Start of Block
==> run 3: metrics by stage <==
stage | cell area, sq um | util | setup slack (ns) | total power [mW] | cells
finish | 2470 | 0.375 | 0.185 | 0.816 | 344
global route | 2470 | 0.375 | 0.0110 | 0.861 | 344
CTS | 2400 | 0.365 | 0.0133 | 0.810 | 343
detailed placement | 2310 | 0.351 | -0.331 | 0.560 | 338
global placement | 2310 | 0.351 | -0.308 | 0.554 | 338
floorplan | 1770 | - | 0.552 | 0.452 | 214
--- src/rtl/jk_seq_pkg.sv ---
// Shared types and constants for the JK bank sequencer: command opcodes,
// FSM states, and the {J,K} drive encoding of the team's JK cell.
package jk_seq_pkg;

  typedef enum logic [1:0] {
    OP_CLEAR = 2'd0,
    OP_LOAD  = 2'd1,
    OP_INC   = 2'd2,
    OP_DEC   = 2'd3
  } op_e;

  typedef enum logic [1:0] {
    ST_IDLE = 2'd0,
    ST_EXEC = 2'd1,
    ST_DONE = 2'd2
  } state_e;

  // {J,K} drive codes; note this cell toggles on 00 and holds on 11
  localparam logic [1:0] JK_SET  = 2'b10;
  localparam logic [1:0] JK_CLR  = 2'b01;
  localparam logic [1:0] JK_HOLD = 2'b11;
  localparam logic [1:0] JK_TOG  = 2'b00;

endpackage

--- src/rtl/jk_cell.sv ---
// Single JK flip-flop using the team cell encoding (00 toggles, 11 holds),
// asynchronously reset to Q=0.
module jk_cell
  import jk_seq_pkg::*;
(
  input  logic clock,
  input  logic reset,
  input  logic j,
  input  logic k,
  output logic q
);

  // JK next-state per the cell encoding
  always_ff @(posedge clock or posedge reset) begin
    if (reset) begin
      q <= 1'b0;
    end else begin
      case ({j, k})
        JK_SET:  q <= 1'b1;
        JK_CLR:  q <= 1'b0;
        JK_HOLD: q <= q;
        default: q <= ~q;
      endcase
    end
  end

endmodule

--- src/rtl/jk_bank_sequencer.sv ---
// Command-driven sequencer owning a bank of WIDTH JK cells. Handles CLEAR,
// LOAD and multi-step INC/DEC over a valid/ready port.
// Optional macro JK_SEQ_SATURATE_EN: INC at all-ones / DEC at zero holds
// instead of wrapping (wrap still pulses for each suppressed step).
module jk_bank_sequencer
  import jk_seq_pkg::*;
#(
  parameter int WIDTH = 4,
  parameter int CNT_W = 8
) (
  input  logic             clock,
  input  logic             reset,
  input  logic             cmd_valid,
  output logic             cmd_ready,
  input  logic [1:0]       cmd_op,
  input  logic [WIDTH-1:0] cmd_data,
  input  logic [CNT_W-1:0] cmd_count,
  output logic [WIDTH-1:0] value,
  output logic             busy,
  output logic             done,
  output logic             wrap
);

  state_e                  state_q;
  op_e                     op_q;
  logic [WIDTH-1:0]        data_q;
  logic [CNT_W-1:0]        cnt_q;
  logic [WIDTH-1:0][1:0]   jk_drive;
  logic [WIDTH-1:0]        tog_inc;
  logic [WIDTH-1:0]        tog_dec;
  logic                    stepping;
  logic                    at_limit;
  logic                    sat_hold;

  // A real count step happens only for INC/DEC with steps remaining
  always_comb begin
    stepping = (state_q == ST_EXEC) && ((op_q == OP_INC) || (op_q == OP_DEC))
               && (cnt_q != '0);
    at_limit = (op_q == OP_INC) ? (&value) : ~(|value);
    wrap     = stepping & at_limit;
  end

`ifdef JK_SEQ_SATURATE_EN
  assign sat_hold = wrap;
`else
  assign sat_hold = 1'b0;
`endif

  // Per-bit J/K mask: ripple carry/borrow prefixes pick the toggling bits
  always_comb begin
    tog_inc    = '0;
    tog_dec    = '0;
    tog_inc[0] = 1'b1;
    tog_dec[0] = 1'b1;
    for (int i = 1; i < WIDTH; i++) begin
      tog_inc[i] = tog_inc[i-1] & value[i-1];
      tog_dec[i] = tog_dec[i-1] & ~value[i-1];
    end
    for (int i = 0; i < WIDTH; i++) begin
      jk_drive[i] = JK_HOLD;
      if (state_q == ST_EXEC) begin
        case (op_q)
          OP_CLEAR: jk_drive[i] = JK_CLR;
          OP_LOAD:  jk_drive[i] = data_q[i] ? JK_SET : JK_CLR;
          OP_INC:   if (stepping && !sat_hold && tog_inc[i]) jk_drive[i] = JK_TOG;
          default:  if (stepping && !sat_hold && tog_dec[i]) jk_drive[i] = JK_TOG;
        endcase
      end
    end
  end

  // Command FSM with step counter and registered handshake/status outputs
  always_ff @(posedge clock or posedge reset) begin
    if (reset) begin
      state_q   <= ST_IDLE;
      op_q      <= OP_CLEAR;
      data_q    <= '0;
      cnt_q     <= '0;
      cmd_ready <= 1'b1;
      busy      <= 1'b0;
      done      <= 1'b0;
    end else begin
      case (state_q)
        ST_IDLE: begin
          if (cmd_valid) begin
            op_q      <= op_e'(cmd_op);
            data_q    <= cmd_data;
            cnt_q     <= cmd_count;
            state_q   <= ST_EXEC;
            cmd_ready <= 1'b0;
            busy      <= 1'b1;
          end
        end
        ST_EXEC: begin
          if (stepping) cnt_q <= cnt_q - CNT_W'(1);
          if (!stepping || (cnt_q == CNT_W'(1))) begin
            state_q <= ST_DONE;
            done    <= 1'b1;
          end
        end
        ST_DONE: begin
          state_q   <= ST_IDLE;
          done      <= 1'b0;
          busy      <= 1'b0;
          cmd_ready <= 1'b1;
        end
        default: begin
          state_q   <= ST_IDLE;
          done      <= 1'b0;
          busy      <= 1'b0;
          cmd_ready <= 1'b1;
        end
      endcase
    end
  end

  // The JK register bank
  for (genvar g = 0; g < WIDTH; g++) begin : g_cell
    jk_cell u_cell (
      .clock (clock),
      .reset (reset),
      .j     (jk_drive[g][1]),
      .k     (jk_drive[g][0]),
      .q     (value[g])
    );
  end

endmodule

--- config.mk ---
export PLATFORM = sky130hd
export DESIGN_NAME = jk_bank_sequencer
export DESIGN_NICKNAME = d
export VERILOG_FILES = /design/src/rtl/jk_seq_pkg.sv /design/src/rtl/jk_cell.sv /design/src/rtl/jk_bank_sequencer.sv
export SDC_FILE = /design/constraint.sdc
export NUM_CORES = 1
export LEC_CHECK = 0
export BUFFER_PORTS_ARGS = -buffer_cell sky130_fd_sc_hd__buf_2
export CORE_MARGIN = 2
export CORE_UTILIZATION = 49
export CTS_BUF_LIST = sky130_fd_sc_hd__clkbuf_4 sky130_fd_sc_hd__clkbuf_8 sky130_fd_sc_hd__clkbuf_16
export DETAILED_ROUTE_END_ITERATION = 10
export GPL_TIMING_DRIVEN = 0
export HOLD_SLACK_MARGIN = 0.06
export PLACE_DENSITY = 0.71
export SYNTH_ARGS = -nofsm -noshare
export SYNTH_HDL_FRONTEND = slang
export SYNTH_HIERARCHICAL = 1
export SYNTH_SLANG_ARGS = --single-unit
--- constraint.sdc ---
create_clock -name clock -period 7.6 [get_ports clock]
set_clock_uncertainty 0.15 [all_clocks]
set_input_delay 1.14 -clock clock [delete_from_list [all_inputs] [get_ports clock]]
set_output_delay 1.14 -clock clock [all_outputs]
set_load 0.02 [all_outputs]
=== Word-level counts from Yosys, hierarchy flattened ===
Cells that the tools add are included.

* Bits in writable memories: 0
* Memories kept: 0
* Memory bits (read-only): 0
* Logic and storage cells: 102
* Register bits after elaboration: 23
* Latch bits: 0

* $mul: 0
* Divide/modulo/power cells: 0
* Shifts and indexed selects: 0
* Bitwise gates (word level): 12
* $lt $le $gt $ge: 0
* Multiplexer cells: 36
* Reduce and logical (&&, ||, !) cells: 22
* $add $sub $neg: 1
* Equal/unequal tests: 20

{| class="wikitable"
|+ Operators with widths
! cell !! number
|-
| 2-to-1 mux 2 bit || 17
|-
| == test 2 bit, second input constant || 10
|-
| case mux 2 bit (3 select lines) || 3
|-
| 2-to-1 mux 8 bit || 2
|-
| case mux 8 bit (2 select lines) || 1
|-
| == test 2 x 1 -> 1 bit, second input constant || 6
|-
| case mux 1 bit (3 select lines) || 4
|-
| == test 8 x 1 -> 1 bit, second input constant || 1
|-
| logical AND 1 bit || 8
|-
| case mux 2 bit (2 select lines) || 2
|-
| AND reduction 2 bit || 4
|-
| nonzero test 8 bit || 1
|-
| subtractor 8 x 1 -> 8 bit, second input constant || 1
|-
| NOT 1 bit || 7
|-
| case mux 1 bit (2 select lines) || 3
|-
| AND 1 bit || 5
|-
| zero test 2 bit || 2
|-
| 2-to-1 mux 1 bit || 4
|-
| inequality test 2 bit, second input constant || 2
|-
| AND reduction 4 bit || 1
|-
| OR reduction 4 bit || 1
|-
| AND reduction 3 bit || 1
|-
| logical OR 1 bit || 2
|-
| inequality test 2 x 1 -> 1 bit, second input constant || 1
|-
| other kinds (2) || 2
|}

=== Longest topological paths before layout ===
Gate-level depths: netlist of the first run.

* Depth in word-level cells: 10
* Depth in mapped cells: 10
* Mapped depth without buffers: 10

=== Cells and area by module ===
The synthesis of the first run kept the hierarchy.

{| class="wikitable"
|+ By module, submodules not included
! module !! area each (um^2) !! cells an instance !! instances
|-
| jk_bank_sequencer || 1234.9 || 139 || 1
|-
| jk_cell || 78.8 || 8 || 4
|}

=== Worst setup path after synthesis of the first run ===
No wires, ideal clock.

* Path type: reg-to-output
* Start point: register cnt_q[0]
* End point: output wrap
* Cell stages (with the launch flop): 7
* Path slack: 4638 ps
* Path buffers: 1
* Arrival: 1672 ps
* Data required time: 6310 ps
* Cell sequence: dfrtp_1 inv_1 ha_1 or4b_4 o211ai_4 buf_6 a21oi_1

* Longest elaborated chain between the ends: 3

{| class="wikitable"
|+ RTL lines
! what !! RTL line !! RTL
|-
| from (decl) || jk_bank_sequencer.sv:27 || <nowiki>logic [CNT_W-1:0] cnt_q;</nowiki>
|-
| from (signal assigned) || jk_bank_sequencer.sv:88 || <nowiki>cnt_q <= cmd_count;</nowiki>
|-
| from (signal assigned) || jk_bank_sequencer.sv:95 || <nowiki>if (stepping) cnt_q <= cnt_q - CNT_W'(1);</nowiki>
|-
| nonzero test 8 bit || jk_bank_sequencer.sv:38 || <nowiki>&& (cnt_q != '0);</nowiki>
|-
| logical AND 1 bit || jk_bank_sequencer.sv:38 ||
|-
| AND 1 bit || jk_bank_sequencer.sv:40 || <nowiki>wrap = stepping & at_limit;</nowiki>
|-
| to (decl) || jk_bank_sequencer.sv:21 || <nowiki>output logic wrap</nowiki>
|}

No other way between the ends.

=== Worst setup path after layout of the first run ===
Ends and elaborated chain as after synthesis.

==> summary.txt, run 1 <==
Critical path
  – Crit-path slowest cell: or4b_4
  – Data required time of the worst path: between 6 and 7 ns
  – Critical path, cell by cell: inv_1 -> ha_1 -> or4b_4 -> o211ai_4 -> buf_6 -> a21oi_1 -> buf_2
  – CP Launch Type: flip-flop
  – RR Startpoint: cnt_q[0]$_DFFE_PP0P_
  – CP Class: reg2out
  – Max stage delay on crit path: between 0.5 and 0.6 ns
  – Worst Path Arrival: 2.31 ns
  – Worst setup path startpoint: cnt_q[0]$_DFFE_PP0P_
  – Crit. End Element: output port
  – Critical path fanouts, max: 10

Logic synthesis
  – Count of different cell masters after synthesis: 37
  – Largest family of logic cells by synthesized area: compound AO/OA/AOI/OAI gates
  – Leading area contributor after synthesis: dfrtp_1
  – Synth Area in Simple Gates: between 15 and 20%
  – Compound-Gate Fraction of Synth Area: 24.5%
  – Synth top cells by count: dfrtp_1 (22), nor2_1 (20), inv_1 (15)
  – Synth Area in XOR/XNOR: less than 1%
  – Post-synthesis adder-cell area fraction: under 10%
  – Most common cell in the synthesized netlist: dfrtp_1
  – Ys flop type: dfrtp_1
  – Synthesized area: 0.00155 mm^2
  – Synth Area per Inst: 9.07 um^2
  – Number of synthesized register bits: 23
  – EDFF count, synth: 0
  – Top cell type's share of synthesized area: 35.5%
  – Gate count of the mapped netlist: 171
  – Synth area leaders: dfrtp_1 (36%), ha_1 (8.1%), mux2_2 (5.1%)
  – Post-synthesis mux area share: 5.73%
  – Warnings, synthesis: 6
  – Syn Nets: around 200
  – Asr flop ratio synth: 100%
  – Seq/Total Area, Yosys: 37.2%

GRT
  – Largest net degree at the start of global routing: 20
  – First-pass GRT wire length: 5490 um
  – Vias in the first global route: about 1200
  – Global route total overflow: 0
  – Initial antenna violation count: 0
  – Total GRT Usage: 20.4%

Timing
  – TNS Setup: 0 ns
  – Slew Limit Fails: 0
  – Slew margin rel.: approximately half
  – Final period util: between 40% and 50%
  – RSZ-0062 raised after global routing: no
  – Fmax: approximately 0.28 GHz
  – Final Hold Vio Count: 0
  – Final min period: 3.60 ns
  – Final-report setup violation count: 0
  – Worst-Margin Slew: a little over 0.7 ns

Floorplanning
  – Area of the die: about 0.0036 mm^2
  – Effective utilization at floorplan: about 51%
  – # rows: 20
  – I/O Pins: 25
  – DIE WIDTH: about 60 um
  – Core Footprint: ~0.0030 mm^2
  – Die Y: roughly 60 um

Clock tree
  – Clock-pin transition on the worst setup and hold timing paths: 0.13 ns
  – Clock Path Buffers: 2
  – H-tree Lvls: 1
  – CTS tree: yes
  – Clock sinks: 23
  – Hold bufs inserted after CTS: 0
  – Post-CTS Setup Inserts: 0
  – Num CTS Buffers: 3
  – Post-CTS Resized: 0
  – Clk_lat worst skew: around 0.31 ns
  – Clock Tree Root: clkbuf_4

Layout
  – Final instance area: roughly 0.0018 mm^2
  – Layout cells sized above 1: between 20% and 30%
  – Seq. cell area: about 580 um^2
  – NumNets Final: 227
  – Area of the multi-input gates: 882 um^2
  – Final core occ: between 50 and 60%
  – Diode count: 0
  – Layout area overhead: 13.2%
  – Fill count: 287

Placed design
  – Placed cell areas: ~0.0017 mm^2
  – DP HPWL: about 2600 um
  – Number of I/O port buffers: 24
  – Routability congestion estimate: 0.886

Route
  – Mean number of vias per cell: between 5 and 6
  – Drt first pass iters: 4
  – Drt drc: 0
  – Routed Antenna Nets: 0
  – DR iter-0 viols: 88
  – Vias: around 1400
  – Avg WL per Cell: around 14 um
  – Routed WL: between 3000 and 4000 um

Power
  – Lkg Pwr: roughly 0.8 nW
  – Pwr per Cell Area: 453 mW/mm^2
  – Worst VDD drop: between 0.2 and 0.25 mV

Hold path
  – Hold_sp: done$_DFFE_PP0P_
  – Hold/Removal Path Class: reg2reg

Outcome
  – Status: finished clean

Flow run
  – Max Cap Violations: 0
-- metal layers --
| metal | up-vias | part of all wire (%) | GRT usage [%] |
|---|---|---|---|
| li1 | 672 | - | - |
| met1 | 654 | 47 | 29.0 |
| met2 | 41 | 46 | 31.8 |
| met3 | 4 | 6.1 | 3.46 |
| met4 | 0 | 1.0 | 5.71 |
| met5 | - | 0 | 0 |
-- cells in the final DEF, fill, tap and decap left out, drive strengths merged --
cell type | Yosys | final
nor3 | 5 | 5
a31oi | 4 | 4
o22a | 2 | 2
a21oi | 13 | 13
dfrtp | 22 | 22
o21a | 2 | 2
a21o | 1 | 1
nor4 | 1 | 1
mux2 | 7 | 7
ha | 10 | 10
o2bb2a | 3 | 3
or4b | 1 | 1
buf | 2 | 26
nand2b | 1 | 1
nand2 | 10 | 10
nand3 | 6 | 6
dfstp | 1 | 1
clkbuf | 5 | 9
o21ai | 11 | 11
o311ai | 1 | 1
nor2 | 20 | 20
o211ai | 5 | 5
a221o | 4 | 4
o22ai | 3 | 3
mux2i | 1 | 1
and3 | 3 | 3
or3 | 1 | 1
inv | 15 | 15
and2 | 1 | 1
a41oi | 1 | 1
xnor2 | 1 | 1
nor3b | 4 | 4
nor2b | 3 | 3
a22oi | 1 | 1
-- cell type report --
| class | count | area share (%) |
|---|---|---|
| timing repair buffer | 24 | 6.84 |
| inverter | 15 | 3.21 |
| buffer | 7 | 2.00 |
| tap | 44 | 3.14 |
| sequential | 23 | 32.9 |
| multi-input combinational | 126 | 50.2 |
| clock buffer | 4 | 1.71 |
-- stage by stage --
| step | hold slack, ns | worst slack, ns | power (mW) | std cells |
|---|---|---|---|---|
| 2_1_floorplan | 0.329 | 4.64 | 0.620 | 171 |
| 3_3_place_gp | 0.310 | 4.39 | 0.706 | 239 |
| 3_5_place_dp | 0.332 | 4.36 | 0.733 | 239 |
| 4_1_cts | 0.366 | 3.99 | 0.796 | 243 |
| 5_1_grt | 0.390 | 3.88 | 0.869 | 243 |
| 6_report | 0.360 | 4.00 | 0.795 | 243 |
-- cell families (layout without fill, tap and decap cells) --
family / after synthesis / after routing
AO/OA/AOI/OAI: 51 / 51
XOR/XNOR: 1 / 1
adder cells (fa/ha/maj): 10 / 10
buffers and inverters: 22 / 50
flip-flops: 23 / 23
multiplexers: 8 / 8
AND/OR/NAND/NOR: 56 / 56
-- flip-flops by register name, indices dropped and copies added (netlist names) --
| signal | cells |
|---|---|
| cmd_ready | 1 |
| state_q | 2 |
| data_q | 4 |
| g_cell.u_cell/q | 4 |
| done | 1 |
| busy | 1 |
| cnt_q | 8 |
| op_q | 2 |
-- path summary, 6_finish.rpt --
check	to	slack (ns)	depth (start not counted)
hold reg to reg	done$_DFFE_PP0P_	0.36	1
setup / recovery	wrap	4.00	7
max in group asynchronous	data_q[2]$_DFFE_PP0P_	6.03	2
setup reg to reg	g_cell[2].u_cell/q$_DFFE_PP0P_	4.48	9
hold / removal	done$_DFFE_PP0P_	0.36	1
min in group asynchronous	g_cell[0].u_cell/q$_DFFE_PP0P_	0.53	2
-- critical path: cells and delay by family (launching register included) --
| kind | cells | cell delay (ns) |
|---|---|---|
| compound gates | 2 | 0.29 |
| fa+ha+maj | 1 | 0.29 |
| buf+inv | 3 | 0.45 |
| flops | 1 | 0.45 |
| simple gates | 1 | 0.54 |
-- power breakdown --
group | internal [mW] | switching [mW]
sequential | 0.187 | 0.0707
combinational | 0.213 | 0.262
clock | 0.0241 | 0.0378
(Power assumes the default switching activity.)
==> inputs of run 2 (changes only) <==
Clock period 7.6 ns to 3.6 ns, I/O delays scaled along.
==> summary.txt, run 2 (synthesis results as in run 1) <==
GRT
  – Initial antenna violation count: 0
  – Vias in the first global route: between 1000 and 1500
  – Global route total overflow: 0
  – Total GRT Usage: 20.4%
  – First-pass GRT wire length: ~5500 um
  – Largest net degree at the start of global routing: 20

Critical path
  – CP Class: reg2reg
  – Reg-to-Reg End: g_cell[2].u_cell/q$_DFFE_PP0P_
  – CP Launch Type: flip-flop
  – Reg-to-reg slack, setup: approximately 0.47 ns
  – FF-to-FF path depth: 9
  – RR Startpoint: cnt_q[0]$_DFFE_PP0P_
  – Data required time of the worst path: 3.66 ns
  – Critical path fanouts, max: 7
  – Worst setup path startpoint: cnt_q[0]$_DFFE_PP0P_
  – Worst Path Arrival: about 3.2 ns
  – Crit. End Element: flip-flop
  – Worst setup path end: g_cell[2].u_cell/q$_DFFE_PP0P_

Clock tree
  – Clock-pin transition on the worst setup and hold timing paths: between 0.1 and 0.15 ns
  – Clock sinks: 23
  – Clock Tree Root: clkbuf_4
  – Num CTS Buffers: 3
  – CTS tree: yes
  – Post-CTS Setup Inserts: 0
  – Clk_lat worst skew: slightly above 0.3 ns
  – Post-CTS Resized: 0
  – H-tree Lvls: 1
  – Clock Path Buffers: 2

Layout
  – NumNets Final: about 230
  – Layout area overhead: 13.9%
  – Largest regs: cnt_q x8, data_q x4, g_cell.u_cell/q x4
  – Commonest non-fill, non-tap cell in the layout: buf_2
  – Top reg by flops: cnt_q
  – Most frequent cells in the layout: buf_2 (25), dfrtp_1 (22), nor2_1 (20)
  – Diode count: 0
  – Post-Layout Cell Count: approximately 240
  – Final core occ: 58.3%
  – Final instance area: 0.00177 mm^2
  – Number of flip-flops in the largest register: 8
  – Layout cells sized above 1: between 20% and 30%

Power
  – Worst VDD drop: roughly 0.44 mV
  – Switch Pwr: a little under 0.8 mW
  – Clk network pwr share: under 10%
  – Part of the power in registers: 32.4%
  – Lkg Pwr: roughly 0.81 nW
  – Int Pwr: approximately 0.9 mW
  – Combinational power share: approximately 60%
  – Pwr per Cell Area: 952 mW/mm^2
  – Net Sw Frac: a little under half

Timing
  – Final period util: between 80 and 90%
  – RSZ-0062 raised after global routing: no
  – Worst-Margin Slew: just over 0.7 ns
  – Slew margin rel.: between 50 and 60%
  – Slew Limit Fails: 0
  – Fmax: around 0.32 GHz
  – TNS Setup: 0 ns
  – Final min period: about 3.1 ns
  – Final Hold Vio Count: 0
  – Final-report setup violation count: 0

Placed design
  – Dpl cells: 239
  – Placed cell areas: between 0.0015 and 0.002 mm^2
  – Number of I/O port buffers: 24
  – DP HPWL: about 2600 um
  – Routability congestion estimate: approximately 0.9

Route
  – Drt first pass iters: 4
  – Routed Antenna Nets: 0
  – Vias: 1378
  – Mean number of vias per cell: approximately 5.6
  – Routed WL: between 3000 and 4000 um
  – Avg WL per Cell: between 10 and 15 um
  – DR iter-0 viols: 77
  – Drt drc: 0

Floorplanning
  – DIE WIDTH: between 60 and 70 um
  – Area of the die: about 0.0036 mm^2
  – I/O Pins: 25
  – Effective utilization at floorplan: between 50% and 60%
  – Core Footprint: roughly 0.003 mm^2
  – # rows: 20
  – Die Y: roughly 60 um

Flow run
  – Max Cap Violations: 0

Outcome
  – Status: finished clean

Hold path
  – Hold/Removal Path Class: in2reg
run 2: worst min-delay path by stage:
stage,start,end,slack [ns],cells after the start
detailed placement,reset,g_cell[0].u_cell/q$_DFFE_PP0P_,0.28,2
floorplan,reset,g_cell[0].u_cell/q$_DFFE_PP0P_,0.12,1
finish,cmd_op[0],op_q[0]$_DFFE_PP0P_,0.30,2
global route,cmd_data[1],data_q[1]$_DFFE_PP0P_,0.28,2
CTS,cmd_op[0],op_q[0]$_DFFE_PP0P_,0.29,2
global placement,reset,g_cell[0].u_cell/q$_DFFE_PP0P_,0.27,2
run 2: what timing repair did:
action | 4_1_cts | 5_1_grt
endpoints found under the hold margin | 4 | 0
hold buffers | 1 | 0
endpoints found under the setup margin | 0 | 0
run 2: per-stage QoR:
stage	hold WS (ns)	total power [mW]	worst slack, ns
final	0.303	1.68	0.472
after global routing	0.278	1.84	0.307
after CTS	0.295	1.68	0.487
after detailed placement	0.275	1.55	0.511
after global placement	0.270	1.49	0.532
after floorplan	0.119	1.31	0.743
run 2: critical path, stage by stage (launching register included):
cell	delay, ns
dfrtp_1	0.44
inv_1	0.10
ha_1	0.29
or4b_4	0.54
o211ai_4	0.24
nor2_1	0.09
o311ai_0	0.45
ha_1	0.33
nor3b_1	0.14
a221o_1	0.25
run 2: metal layers:
| layer | vias to the layer above | global-route usage [%] | share of wire [%] |
|---|---|---|---|
| li1 | 674 | - | - |
| met1 | 654 | 29.0 | 46 |
| met2 | 46 | 31.8 | 46 |
| met3 | 4 | 3.46 | 6.5 |
| met4 | 0 | 5.71 | 1.0 |
| met5 | - | 0 | 0 |
run 2: area by class of cell:
cell class | count | area (um^2)
timing repair buffer | 25 | 130
tap | 44 | 55.1
buffer | 7 | 35.0
multi-input combinational | 126 | 882
sequential | 23 | 577
inverter | 15 | 56.3
clock buffer | 4 | 30.0
fill | 286 | 1260
run 2: power groups by stage:
stage | Sequential, mW | Clock [mW] | Combinational [mW]
floorplan | 0.556 | 0 | 0.754
global placement | 0.536 | 0 | 0.954
detailed placement | 0.548 | 0 | 0.999
CTS | 0.543 | 0.135 | 1.00
global route | 0.566 | 0.144 | 1.13
finish | 0.545 | 0.130 | 1.01
**config.mk**
```make
export PLATFORM = sky130hd
export DESIGN_NAME = imm_extend_stage
export DESIGN_NICKNAME = d
export VERILOG_FILES = /design/src/rtl/imm_pkg.sv /design/src/rtl/imm_decode.sv /design/src/rtl/imm_extend_stage.sv
export SDC_FILE = /design/constraint.sdc
export NUM_CORES = 1
export LEC_CHECK = 0
export CAP_MARGIN = 20
export CORE_MARGIN = 3
export CORE_UTILIZATION = 55
export DETAILED_ROUTE_END_ITERATION = 8
export DONT_BUFFER_PORTS = 1
export HOLD_SLACK_MARGIN = 0.03
export MAX_ROUTING_LAYER = met4
export PLACE_DENSITY = 0.7
export REMOVE_ABC_BUFFERS = 1
export SLEW_MARGIN = 20
export SYNTH_ARGS = -nofsm -noshare
export SYNTH_HDL_FRONTEND = slang
export SYNTH_SLANG_ARGS = --single-unit
export TNS_END_PERCENT = 100
```
**constraint.sdc**
```tcl
create_clock -name clk -period 18.85 [get_ports clk]
set_input_delay 2.8275 -clock clk [delete_from_list [all_inputs] [get_ports clk]]
set_output_delay 2.8275 -clock clk [all_outputs]
set_load 0.02 [all_outputs]
```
End of Block
Copy the records above faithfully. Begin at their first line, end at the line containing "CTS | 2400 | 0.365 | 0.0133 | 0.810 | 343", and include nothing else.

==> run 3: metrics by stage <==
stage | cell area, sq um | util | setup slack (ns) | total power [mW] | cells
finish | 2470 | 0.375 | 0.185 | 0.816 | 344
global route | 2470 | 0.375 | 0.0110 | 0.861 | 344
CTS | 2400 | 0.365 | 0.0133 | 0.810 | 343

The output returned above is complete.